Nabucodònosor prese a dire: «Benedetto il Dio di Sadrac, Mesac e Abdènego, il quale ha mandato il suo angelo e ha liberato i servi che hanno confidato in lui; hanno trasgredito il comando del re e hanno esposto i loro corpi per non servire e per non adorare alcun altro dio all’infuori del loro Dio».


Dell’episodio ho già parlato qui: Nabucodonosor, re di Babilonia, aveva fatto erigere una statua d’oro nel centro del regno, e aveva preteso che tutti i sudditi l’adorassero. Si trattava di una statua raffigurante il dio Marduk (o il re stesso, che si credeva suo rappresentante). Quello che veniva richiesto non era un semplice omaggio, ma un vero culto, imposto dallo Stato per dimostrare la propria autorità. Si trattava di un peccato di idolatria grave, istigato in modo da pervertire il timor di Dio e rendere i simulacri una manifestazione del potere politico.

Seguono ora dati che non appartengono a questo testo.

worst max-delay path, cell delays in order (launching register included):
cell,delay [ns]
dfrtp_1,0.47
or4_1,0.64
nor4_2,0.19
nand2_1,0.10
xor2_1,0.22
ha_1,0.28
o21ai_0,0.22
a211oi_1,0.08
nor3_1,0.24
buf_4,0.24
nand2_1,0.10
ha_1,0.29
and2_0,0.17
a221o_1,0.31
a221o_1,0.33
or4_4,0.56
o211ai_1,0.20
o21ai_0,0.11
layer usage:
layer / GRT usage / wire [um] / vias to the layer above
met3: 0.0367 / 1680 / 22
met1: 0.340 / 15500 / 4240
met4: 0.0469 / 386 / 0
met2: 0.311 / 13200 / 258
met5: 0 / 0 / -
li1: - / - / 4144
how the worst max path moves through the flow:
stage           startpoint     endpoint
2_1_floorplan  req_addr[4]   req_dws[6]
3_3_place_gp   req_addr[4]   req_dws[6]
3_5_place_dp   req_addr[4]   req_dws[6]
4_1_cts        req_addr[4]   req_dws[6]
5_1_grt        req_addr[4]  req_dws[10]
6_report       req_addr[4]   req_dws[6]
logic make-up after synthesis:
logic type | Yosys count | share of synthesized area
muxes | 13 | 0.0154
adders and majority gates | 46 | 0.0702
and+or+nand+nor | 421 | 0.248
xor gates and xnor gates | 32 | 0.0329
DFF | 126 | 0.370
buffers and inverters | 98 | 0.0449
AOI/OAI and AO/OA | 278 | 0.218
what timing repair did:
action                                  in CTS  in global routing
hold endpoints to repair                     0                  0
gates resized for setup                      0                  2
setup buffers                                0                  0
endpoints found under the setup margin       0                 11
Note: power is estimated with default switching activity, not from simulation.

La scena si svolge in tre momenti: il primo è quello del brano appena letto; il secondo è la preghiera di Azaria e il terzo è la felice conclusione della vicenda, che mostra l’intervento della provvidenza che salva i giovani e aiuta i pagani a riconoscere che Dio è ≪l‘Altissimo≫ sopra tutti gli dèi.

Per la preghiera può essere utile badare a due particolari.

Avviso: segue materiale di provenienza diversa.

--- config.mk ---
export PLATFORM = sky130hd
export DESIGN_NAME = instr_fetch_unit
export DESIGN_NICKNAME = d
export VERILOG_FILES = /design/src/rtl/instr_fetch_unit.sv
export SDC_FILE = /design/constraint.sdc
export NUM_CORES = 1
export LEC_CHECK = 0
export CAP_MARGIN = 20
export CORE_AREA = 2 2 164 166
export CTS_CLUSTER_DIAMETER = 80
export CTS_CLUSTER_SIZE = 28
export DETAILED_ROUTE_END_ITERATION = 16
export DIE_AREA = 0 0 166 168
export DONT_BUFFER_PORTS = 1
export HOLD_SLACK_MARGIN = 0.1
export PLACE_DENSITY = 0.81
export RECOVER_POWER = 100
export SYNTH_ARGS = -nofsm -noshare
export SYNTH_HDL_FRONTEND = slang
export SYNTH_SLANG_ARGS = --single-unit
--- constraint.sdc ---
create_clock -name clk -period 2.8 [get_ports clk]
set_clock_uncertainty 0.05 [all_clocks]
set_input_delay 0.28 -clock clk [delete_from_list [all_inputs] [get_ports clk]]
set_output_delay 0.28 -clock clk [all_outputs]
set_load 0.005 [all_outputs]
--- src/rtl/instr_fetch_unit.sv ---
// Fetch stage: holds the PC, issues word-aligned requests to instruction memory
// under a credit limit, buffers in-order responses with their PCs, and presents
// them to decode. A redirect restarts fetch at a new PC and drops every response
// still owed for the old path.
module instr_fetch_unit #(
  parameter logic [31:0] RESET_PC   = 32'h0000_0000,
  parameter int          FIFO_DEPTH = 4
) (
  input  logic        clk,
  input  logic        rst_n,
  output logic        imem_req_valid,
  input  logic        imem_req_ready,
  output logic [31:0] imem_req_addr,
  input  logic        imem_rsp_valid,
  input  logic [31:0] imem_rsp_data,
  input  logic        redirect_valid,
  input  logic [31:0] redirect_pc,
  output logic        inst_valid,
  input  logic        inst_ready,
  output logic [31:0] inst,
  output logic [31:0] inst_pc
);

  localparam int          AW  = $clog2(FIFO_DEPTH);
  localparam int          CW  = AW + 1;
  localparam logic [31:0] NOP = 32'h0000_0013;

  typedef enum logic {FETCH, FLUSH} state_t;

  state_t state, state_next;

  logic          run;
  logic [31:0]   pc;
  logic [31:0]   rsp_pc;
  logic [31:0]   inst_pc_q;
  logic [31:0]   redirect_target;
  logic [CW-1:0] inflight, inflight_next;
  logic [CW-1:0] drop_cnt, drop_cnt_next;
  logic [CW-1:0] count;
  logic [CW:0]   occupancy;
  logic [AW-1:0] wr_ptr, rd_ptr;
  logic [31:0]   fifo_data [FIFO_DEPTH];
  logic [31:0]   fifo_pc   [FIFO_DEPTH];
  logic          credit, req_fire, rsp_accept, rsp_drop, push, pop;

  assign redirect_target = redirect_pc & ~32'h3;
  assign occupancy       = {1'b0, inflight} + {1'b0, count};
  assign credit          = occupancy < (CW + 1)'(FIFO_DEPTH);
  assign req_fire        = imem_req_valid && imem_req_ready;
  assign rsp_accept      = imem_rsp_valid && (inflight != '0);
  assign push            = rsp_accept && !rsp_drop;
  assign pop             = inst_valid && inst_ready && !redirect_valid;
  assign inflight_next   = inflight + CW'(req_fire) - CW'(rsp_accept);
  assign imem_req_addr   = pc;

  // State register: FLUSH while responses from an abandoned path are still owed.
  always_ff @(posedge clk or negedge rst_n) begin
    if (!rst_n) state <= FETCH;
    else        state <= state_next;
  end

  // Next state and drop count: a redirect re-arms the drop count from what is still owed.
  always_comb begin
    state_next    = state;
    drop_cnt_next = drop_cnt;
    if (redirect_valid) begin
      drop_cnt_next = inflight_next;
      state_next    = (inflight_next != '0) ? FLUSH : FETCH;
    end else if (state == FLUSH) begin
      if (rsp_accept) drop_cnt_next = drop_cnt - CW'(1);
      if (drop_cnt_next == '0) state_next = FETCH;
    end
  end

  // Outputs: request gating by credit, response dropping, and the decode-facing head.
  always_comb begin
    imem_req_valid = run && !redirect_valid && credit;
    rsp_drop       = redirect_valid || (state == FLUSH);
    inst_valid     = (count != '0);
    inst           = NOP;
    inst_pc        = inst_pc_q;
    if (count != '0) begin
      inst    = fifo_data[rd_ptr];
      inst_pc = fifo_pc[rd_ptr];
    end
  end

  // PC, credit counters and fifo pointers; a redirect flushes the buffer outright.
  always_ff @(posedge clk or negedge rst_n) begin
    if (!rst_n) begin
      run       <= 1'b0;
      pc        <= RESET_PC;
      rsp_pc    <= RESET_PC;
      inst_pc_q <= '0;
      inflight  <= '0;
      drop_cnt  <= '0;
      count     <= '0;
      wr_ptr    <= '0;
      rd_ptr    <= '0;
    end else begin
      run       <= 1'b1;
      inst_pc_q <= inst_pc;
      inflight  <= inflight_next;
      drop_cnt  <= drop_cnt_next;
      if (redirect_valid) begin
        pc     <= redirect_target;
        rsp_pc <= redirect_target;
        count  <= '0;
        wr_ptr <= '0;
        rd_ptr <= '0;
      end else begin
        if (req_fire) pc <= pc + 32'd4;
        if (push) begin
          rsp_pc <= rsp_pc + 32'd4;
          wr_ptr <= wr_ptr + AW'(1);
        end
        if (pop) rd_ptr <= rd_ptr + AW'(1);
        count <= count + CW'(push) - CW'(pop);
      end
    end
  end

  // Buffer storage: responses on the live path are sequential, so rsp_pc names each one.
  always_ff @(posedge clk) begin
    if (push) begin
      fifo_data[wr_ptr] <= imem_rsp_data;
      fifo_pc[wr_ptr]   <= rsp_pc;
    end
  end

endmodule

==> impl_metrics.env, run 1 <==
export IMPL_status="finished with violations"
export IMPL_violations="max-slew violations"
export IMPL_peakVddDrop_uv=607.8
export IMPL_holdPathStages=3
export IMPL_total_leakage_power_nw=5.665
export IMPL_end_kind="flop"
export IMPL_row_count=60
export IMPL_grt_usage_pct=21.11
export IMPL_ys_ff_latch=355
export IMPL_core_area_mm2=0.02635
export IMPL_whs_ps=137.2
export IMPL_fin_util_pct=61.99
export IMPL_die_h_um=168
export IMPL_layout_min_cycle_time_ps=2700
export IMPL_yosys_warnings=0
export IMPL_place_gp_congestion=0.9113
export IMPL_yosysSeqAreaShare_pct=68.93
export IMPL_crit_type="reg2reg"
export IMPL_cellPowerDensity_mw_per_mm2=778.8
export IMPL_num_antenna_cells=0
export IMPL_syn_to_final_growth_pct=11.20
export IMPL_path_clk_slew_ps=100
export IMPL_ctsLongestPathBuffers=3
export IMPL_rr_endpoint="state"
export IMPL_rrSetupSlack_ps=100
export IMPL_register_area_mm2=0.01013
export IMPL_grt_pass1_vias=8446
export IMPL_multi_input_area_mm2=0.004292
export IMPL_reg2reg_depth=12
export IMPL_grt_max_degree=108
export IMPL_dp_hpwl_mm=17.87
export IMPL_hp_class="in2reg"
export IMPL_ys_top_cells_by_area="edfxtp_1 (51%), dfrtp_1 (18%), mux4_2 (9.5%)"
export IMPL_clock_fmax_mhz=370.4
export IMPL_route_vias_total=8348
export IMPL_dieArea_mm2=0.02789
export IMPL_grt_pass1_wl_mm=46.77
export IMPL_initial_core_util_pct=55.75
export IMPL_worstMarginPinSlew_ps=1511
export IMPL_drive_gt1_share_pct=13.17
export IMPL_firstDrtPassIters=5
export IMPL_critPathRequiredTime_ps=3120
export IMPL_nets=1115
export IMPL_cts_root_buf="clkbuf_16"
export IMPL_drt_initial_drc_count=841
export IMPL_netlist_area_leader_share_pct=50.70
export IMPL_cts_tree="yes"
export IMPL_grt_overflow_total=0
export IMPL_ioPinCount=168
export IMPL_fin_total_pwr_mw=12.72
export IMPL_cp_max_fo=3
export IMPL_synth_cells=961
export IMPL_whs_endpoint="wr_ptr[1]"
export IMPL_wl_per_cell_um=21.41
export IMPL_port_buffer_count=0
export IMPL_syn_area_mm2=0.01469
export IMPL_cts_resized=0
export IMPL_clk_latency_ps=510
export IMPL_final_hold_violation_count=0
export IMPL_start_kind="flop"
export IMPL_drc_errors=0
export IMPL_post_route_period_util_pct=96.43
export IMPL_maxCapViolCount=0
export IMPL_die_w_um=166
export IMPL_syn_area_per_cell_um2=15.29
export IMPL_yosys_area_top_type="edfxtp_1"
export IMPL_arrival_ps=3020
export IMPL_via_per_inst=6.045
export IMPL_min_delay_start="imem_rsp_valid"
export IMPL_drtAntennaViolNets=0
export IMPL_htree_levels=1
export IMPL_synth_cell_types=59
export IMPL_worstReg2RegStart="count[2]"
export IMPL_grt_setup_unrepaired="true"
export IMPL_slew_headroom_pct=-0.7356
export IMPL_slew_viol_final=107
export IMPL_antenna_found_initial=0
export IMPL_cts_buffers=17
export IMPL_fillCellCount=1876
export IMPL_clock_sinks=355
export IMPL_setup_violations=0
export IMPL_drt_total_wl_mm=29.57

Il primo: i giovani non hanno bisogno di un miracolo per credere alla potenza di Dio, ma si preoccupano solo di seguirne la volontà, che è il bene. Dio li potrà liberare, oppure anche no. E a loro non importa: perché la loro preghiera non è un ricatto (≪Signore aiutami, altrimenti vado via da Te…≫), ma confidenza. La loro reazione al re Nabucodonosor mostra le convinzioni che hanno maturato nella vita. Specchiarsi in esse può aiutare a misurare la serietà delle nostre. E mostrare se si coltivano fede o solo opinioni.

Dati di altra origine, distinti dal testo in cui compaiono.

**src/rtl/alu_muldiv_ctrl.sv**
```systemverilog
// alu_muldiv_ctrl: ALU control decode, JR detect and an iterative
// MULT/MULTU/DIV/DIVU unit that owns the architectural HI/LO registers.
// Optional macro MULDIV_DIV_EN: when defined, the restoring divider is built
// and DIV/DIVU issue; when undefined, only MULT/MULTU issue.
module alu_muldiv_ctrl #(
   parameter int WIDTH = 32
) (
   input  logic             clk,
   input  logic             rst,
   input  logic             valid,
   input  logic [1:0]       ALUOp,
   input  logic [5:0]       funct,
   input  logic [WIDTH-1:0] src_a,
   input  logic [WIDTH-1:0] src_b,
   output logic [3:0]       ALUCtrl,
   output logic             Jr,
   output logic             stall,
   output logic [WIDTH-1:0] hi,
   output logic [WIDTH-1:0] lo,
   output logic [WIDTH-1:0] mf_data
);
   localparam int            CW       = $clog2(WIDTH) + 1;
   localparam logic [CW-1:0] LAST_CNT = CW'(WIDTH - 1);
   localparam logic [5:0]    F_MULT   = 6'b011000;
   localparam logic [5:0]    F_MULTU  = 6'b011001;
   localparam logic [5:0]    F_MFHI   = 6'b010000;
   localparam logic [5:0]    F_MFLO   = 6'b010010;
   localparam logic [5:0]    F_JR     = 6'b001000;

   typedef enum logic [1:0] {IDLE = 2'd0, BUSY = 2'd1, DONE = 2'd2} state_t;
   state_t state, state_next;

   logic               is_md, issue, last;
   logic [CW-1:0]      cnt;
   logic [WIDTH-1:0]   a_reg, b_reg, a_mag, b_mag;
   logic               signed_reg, neg_a, neg_b;
   // work holds the running partial product, or remainder:quotient for divide
   logic [2*WIDTH-1:0] work, work_step, work_mul, prod_fix;
   logic [WIDTH:0]     mul_sum;
   logic [WIDTH-1:0]   res_hi, res_lo;

   // Combinational ALU control decode; independent of reset and FSM state
   always_comb begin
      ALUCtrl = 4'b0010;
      case (ALUOp)
         2'b01: ALUCtrl = 4'b0110;
         2'b10: begin
            case (funct)
               6'b100000, 6'b100001: ALUCtrl = 4'b0010;
               6'b100010, 6'b100011: ALUCtrl = 4'b0110;
               6'b100100:            ALUCtrl = 4'b0000;
               6'b100101:            ALUCtrl = 4'b0001;
               6'b100110:            ALUCtrl = 4'b0011;
               6'b100111:            ALUCtrl = 4'b1100;
               6'b101010:            ALUCtrl = 4'b0111;
               6'b000000:            ALUCtrl = 4'b1000;
               6'b000010:            ALUCtrl = 4'b1001;
               6'b000011:            ALUCtrl = 4'b1010;
               default:              ALUCtrl = 4'b0010;
            endcase
         end
         default: ALUCtrl = 4'b0010;
      endcase
   end

   assign Jr = (ALUOp == 2'b10) && (funct == F_JR);

   // MFHI/MFLO read path; old HI/LO stay visible while an operation runs
   always_comb begin
      mf_data = '0;
      if (ALUOp == 2'b10 && funct == F_MFHI) mf_data = hi;
      else if (ALUOp == 2'b10 && funct == F_MFLO) mf_data = lo;
   end

   // Sign-magnitude view of the captured operands
   assign neg_a = signed_reg & a_reg[WIDTH-1];
   assign neg_b = signed_reg & b_reg[WIDTH-1];
   assign a_mag = neg_a ? -a_reg : a_reg;
   assign b_mag = neg_b ? -b_reg : b_reg;
   assign last  = (cnt == LAST_CNT);

   // Shift-add step: multiplier bit cnt of |a| selects whether |b| is added
   assign mul_sum  = {1'b0, work[2*WIDTH-1:WIDTH]} +
                     {1'b0, (a_mag[cnt[CW-2:0]] ? b_mag : {WIDTH{1'b0}})};
   assign work_mul = {mul_sum, work[WIDTH-1:1]};
   assign prod_fix = (neg_a ^ neg_b) ? -work_mul : work_mul;

`ifdef MULDIV_DIV_EN
   localparam logic [5:0]    F_DIV    = 6'b011010;
   localparam logic [5:0]    F_DIVU   = 6'b011011;
   localparam logic [CW-2:0] LAST_IDX = (CW-1)'(WIDTH - 1);

   logic               div_reg;
   logic [CW-2:0]      div_idx;
   logic [WIDTH:0]     div_shift, div_diff;
   logic [2*WIDTH-1:0] work_div;

   assign is_md = (funct == F_MULT) || (funct == F_MULTU) ||
                  (funct == F_DIV)  || (funct == F_DIVU);

   // Restoring step: bring in the next dividend bit (MSB first), trial subtract
   assign div_idx   = LAST_IDX - cnt[CW-2:0];
   assign div_shift = {work[2*WIDTH-1:WIDTH], a_mag[div_idx]};
   assign div_diff  = div_shift - {1'b0, b_mag};
   assign work_div  = div_diff[WIDTH] ? {div_shift[WIDTH-1:0], work[WIDTH-2:0], 1'b0}
                                      : {div_diff[WIDTH-1:0],  work[WIDTH-2:0], 1'b1};
   assign work_step = div_reg ? work_div : work_mul;

   // Final HI/LO values with sign fix-up and the divide-by-zero convention
   always_comb begin
      res_hi = prod_fix[2*WIDTH-1:WIDTH];
      res_lo = prod_fix[WIDTH-1:0];
      if (div_reg) begin
         if (b_reg == '0) begin
            res_hi = a_reg;
            res_lo = '1;
         end else begin
            res_lo = (neg_a ^ neg_b) ? -work_div[WIDTH-1:0] : work_div[WIDTH-1:0];
            res_hi = neg_a ? -work_div[2*WIDTH-1:WIDTH] : work_div[2*WIDTH-1:WIDTH];
         end
      end
   end

   // Remember whether the captured operation is a divide
   always_ff @(posedge clk or posedge rst) begin
      if (rst)        div_reg <= 1'b0;
      else if (issue) div_reg <= funct[1];
   end
`else
   assign is_md     = (funct == F_MULT) || (funct == F_MULTU);
   assign work_step = work_mul;

   // Final HI/LO values: product halves after sign fix-up
   always_comb begin
      res_hi = prod_fix[2*WIDTH-1:WIDTH];
      res_lo = prod_fix[WIDTH-1:0];
   end
`endif

   assign issue = valid && (ALUOp == 2'b10) && is_md && (state == IDLE);

   // FSM state register
   always_ff @(posedge clk or posedge rst) begin
      if (rst) state <= IDLE;
      else     state <= state_next;
   end

   // FSM next-state logic
   always_comb begin
      state_next = state;
      case (state)
         IDLE:    if (issue) state_next = BUSY;
         BUSY:    if (last)  state_next = DONE;
         DONE:    state_next = IDLE;
         default: state_next = IDLE;
      endcase
   end

   // FSM outputs: hold the pipeline from the issue cycle through the last BUSY cycle
   always_comb begin
      stall = 1'b0;
      if (!rst && (state == BUSY || issue)) stall = 1'b1;
   end

   // Operand capture on issue, then one iteration per BUSY cycle
   always_ff @(posedge clk or posedge rst) begin
      if (rst) begin
         cnt        <= '0;
         a_reg      <= '0;
         b_reg      <= '0;
         signed_reg <= 1'b0;
         work       <= '0;
      end else if (issue) begin
         cnt        <= '0;
         a_reg      <= src_a;
         b_reg      <= src_b;
         signed_reg <= ~funct[0];
         work       <= '0;
      end else if (state == BUSY) begin
         cnt        <= cnt + CW'(1);
         work       <= work_step;
      end
   end

   // HI/LO written only on the edge that ends the last BUSY cycle
   always_ff @(posedge clk or posedge rst) begin
      if (rst) begin
         hi <= '0;
         lo <= '0;
      end else if (state == BUSY && last) begin
         hi <= res_hi;
         lo <= res_lo;
      end
   end
endmodule

```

Secondo particolare: il Dio sperimentato come guida della storia si rivela operatore di prodigi. A differenza degli dèi pagani, lontani e assenti (e quasi sempre raffigurati come dediti a capricci umani), Dio è invece presente nel quotidiano. Egli interviene per la causa del giusto e si rivela ≪degno di lode≫. Sotto questo profilo, merita osservare un dato importante: l’obiezione per cui se esiste il male allora Dio non c’è (e se c’è, se ne disinteressa) è solo espressione di rabbia e non di verità. Non solo perché va contro l’evidenza del Vangelo e della testimonianza di tutti i santi, ma soprattutto perché è facile fermarla con l’obiezione opposta: come si spiega il bene che c’è? Come si spiegano gli atti di eroismo e di generosità a cui abbiamo assistito così tante volte nella vita? Solo incidenti del caso? Hanno solo una spiegazione molecolare? I sacrifici per amore del prossimo sono solo frutti di un metabolismo biochimico di corpi? Esiste una pillola  che può far diventare buoni? Se non c’è un senso della vita, perché avere una morale? Sostare su queste domande (e se ne potrebbero formulare molte altre) non risolve certo il problema del male, ma permette di vederlo sotto un’altra prospettiva. E soprattutto di collocarsi nella giusta posizione per contemplare la croce di Gesù a Pasqua: in ginocchio.